- Born: 18 March 1971 (age 55) Awka, Anambra State
- Citizenship: Nigeria
- Education: Lagos State University
- Occupations: Columnist and publisher
- Years active: 1989 - present
- Notable work: Beacon of ICT Awards

= Ken Nwogbo =

Nigerian journalist

Ken Nwogbo (born 18 March 1971) is a Nigerian business journalist, ICT journalist, contributing writer at The Guardian and founder of Communication Week Media Limited, the publisher of Nigeria CommunicationsWeek, a Nigeria information and communications technology newspaper.

Nwogbo is the organizer of the Beacon of ICT Awards.
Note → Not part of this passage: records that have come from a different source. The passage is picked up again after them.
This design comes from an exercise in tuning for small area, a short achievable clock period and few clock cycles per item on the open sky130 flow, not from production work.
The RTL was checked by simulation tests, not by an equivalence proof against the original design.
Power is estimated from default activity; no workload was simulated.

==> flow/design.v (excerpt) <==
module muldiv_seq
#(
    parameter int unsigned XLEN       = 32,
    parameter int unsigned MUL_STAGES = 2
) (
    input  logic            clk,
    input  logic            rst_n,
    input  logic            req_valid,
    output logic            req_ready,
    input  logic [XLEN-1:0] a,
    input  logic [XLEN-1:0] b,
    input  logic [2:0]      funct3,
    input  logic            flush,
    output logic            resp_valid,
    input  logic            resp_ready,
    output logic [XLEN-1:0] res,
    output logic            busy
);
For scale: roughly 1100 cells after synthesis, roughly 110 I/O pins, ~0.010 sq mm of cells after synthesis.
==> flow/config.mk <==
export PLATFORM = sky130hd
export DESIGN_NAME = muldiv_seq
export DESIGN_NICKNAME = muldiv_seq
export VERILOG_FILES = /design/flow/design.v
export SDC_FILE = /design/flow/constraint.sdc
export NUM_CORES = 4
export LEC_CHECK = 0
export CAP_MARGIN = 20
export CORE_MARGIN = 2
export CORE_UTILIZATION = 35
export CTS_BUF_LIST = sky130_fd_sc_hd__clkbuf_8
export SETUP_SLACK_MARGIN = 5
export SLEW_MARGIN = 20
==> flow/constraint.sdc <==
create_clock -name core_clock -period 10.5 [get_ports {clk}]
set_input_delay 2.1000 -clock core_clock [delete_from_list [all_inputs] [get_ports {clk}]]
set_output_delay 2.1000 -clock core_clock [all_outputs]
set_load 0.01 [all_outputs]
standard.sh (not shown) runs the stock make flow with config.mk's settings and CLKGATE_MAP_FILE= SYNTH_SCRIPT=/design/flow/synth_recipe.tcl, a recipe that flattens the netlist after the stock synthesis.
==> flow/flow/run.sh <==
#!/bin/bash
# The standard ORFS layout (the standard.sh) with two changes in how the
# layout is made: ports are buffered with sky130_fd_sc_hd__buf_1, and timing repair aims
# 6.3 ns below the clock period. The 10.5 ns clock, I/O delays and loads in
# constraint.sdc are unchanged.
set -euo pipefail
sed -e 's/SETUP_SLACK_MARGIN=[0-9.]*/SETUP_SLACK_MARGIN=6.3/' \
    -e 's/"\${@:-finish}"/BUFFER_PORTS_ARGS="-buffer_cell sky130_fd_sc_hd__buf_1" "\${@:-finish}"/' \
    standard.sh > standard_mod.sh
bash standard_mod.sh > flow_make.log 2>&1
The starting point finished clean.
Testbench counts at the start, summed over its fixed seeds: cycles 25,495, ops 2,400.
Rerun with:
==> flow/flow/run.sh (replaced) <==
#!/bin/bash
# The standard ORFS layout (the standard.sh) with two changes in how the
# layout is made: ports are buffered with sky130_fd_sc_hd__buf_1, and timing repair aims
# 5.8 ns below the clock period. The 10.5 ns clock, I/O delays and loads in
# constraint.sdc are unchanged.
set -euo pipefail
sed -e 's/SETUP_SLACK_MARGIN=[0-9.]*/SETUP_SLACK_MARGIN=5.8/' \
    -e 's/"\${@:-finish}"/BUFFER_PORTS_ARGS="-buffer_cell sky130_fd_sc_hd__buf_1" "\${@:-finish}"/' \
    standard.sh > standard_mod.sh
bash standard_mod.sh > flow_make.log 2>&1
--- a/flow/config.mk
+++ b/flow/config.mk
@@ -11,2 +11,4 @@
 export CTS_BUF_LIST = sky130_fd_sc_hd__clkbuf_8
+export CTS_CLUSTER_DIAMETER = 200
+export CTS_CLUSTER_SIZE = 30
 export SETUP_SLACK_MARGIN = 5
What happened:
- The new run completed with no timing, DRC or antenna violations
- total power drops by 20%
- hold slack stays flat
- sequential cell count is unchanged
- sequential share of layout area climbs by 1.8 points
Rerun with:
==> flow/flow/run.sh (replaced) <==
#!/bin/bash
# The standard ORFS layout (the standard.sh) with two changes in how the
# layout is made: ports are buffered with sky130_fd_sc_hd__buf_1, and timing repair aims
# 5.9 ns below the clock period. The 10.5 ns clock, I/O delays and loads in
# constraint.sdc are unchanged.
set -euo pipefail
sed -e 's/SETUP_SLACK_MARGIN=[0-9.]*/SETUP_SLACK_MARGIN=5.9/' \
    -e 's/"\${@:-finish}"/BUFFER_PORTS_ARGS="-buffer_cell sky130_fd_sc_hd__buf_1" "\${@:-finish}"/' \
    standard.sh > standard_mod.sh
bash standard_mod.sh > flow_make.log 2>&1
--- a/flow/config.mk
+++ b/flow/config.mk
@@ -11,4 +11,2 @@
 export CTS_BUF_LIST = sky130_fd_sc_hd__clkbuf_8
-export CTS_CLUSTER_DIAMETER = 200
-export CTS_CLUSTER_SIZE = 30
 export SETUP_SLACK_MARGIN = 5
The changed run finished with timing, DRC and antenna clean.
Final cell count barely changes.
Synthesized area is unchanged.
Via count is higher by 1.3%.
Count of clock-buffer cells in the layout is lower by 2.
Worst setup slack is about the same.
Sequential share of layout area is lower by 0.40 points.
Flip-flop and latch count stays the same.
Synthesized cell count does not change.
==Early life and education==
Ken was born on 18 March 1971 in Awka, the capital of Anambra State, eastern Nigeria. He attended Ezi-Awka Primary School in 1977 and later Igwebuike Grammar School where he obtained the West Africa School Certificate in 1989. He proceeded to the Federal Polytechnic, Oko where he received a Higher National Diploma in Mass Communications.
He later obtained a postgraduate diploma in public administration from the University of Calabar and Master of Business Administration (MBA) from Lagos State University. He has participated in over 200 local and international seminars and media conferences.

==Career==
Nwogbo started his career in journalism at Akwa Ibom State when he was undergoing the compulsory one year National Youth Service. He joined the services of Daily Champion as a capital market reporter in August 1997, shortly after he completed the youth service program. He left Daily Champion in 2005 as a deputy news editor. He joined Businessworld as associate editor in 2006, the same year he established Nigeria CommunicationsWeek. Since he began his career, he has written over 2,000 stories and articles in national dailies.

==Awards and honours==
Nwogbo has received numerous awards including the Science and Development Network award for Science Communication Writing in Uganda. He also received the Securities and Exchange Commission award of excellence in financial journalism. He also bagged the Information Technology Association of Nigeria's award in recognition of his immense contributions to the development of ICT in Nigeria.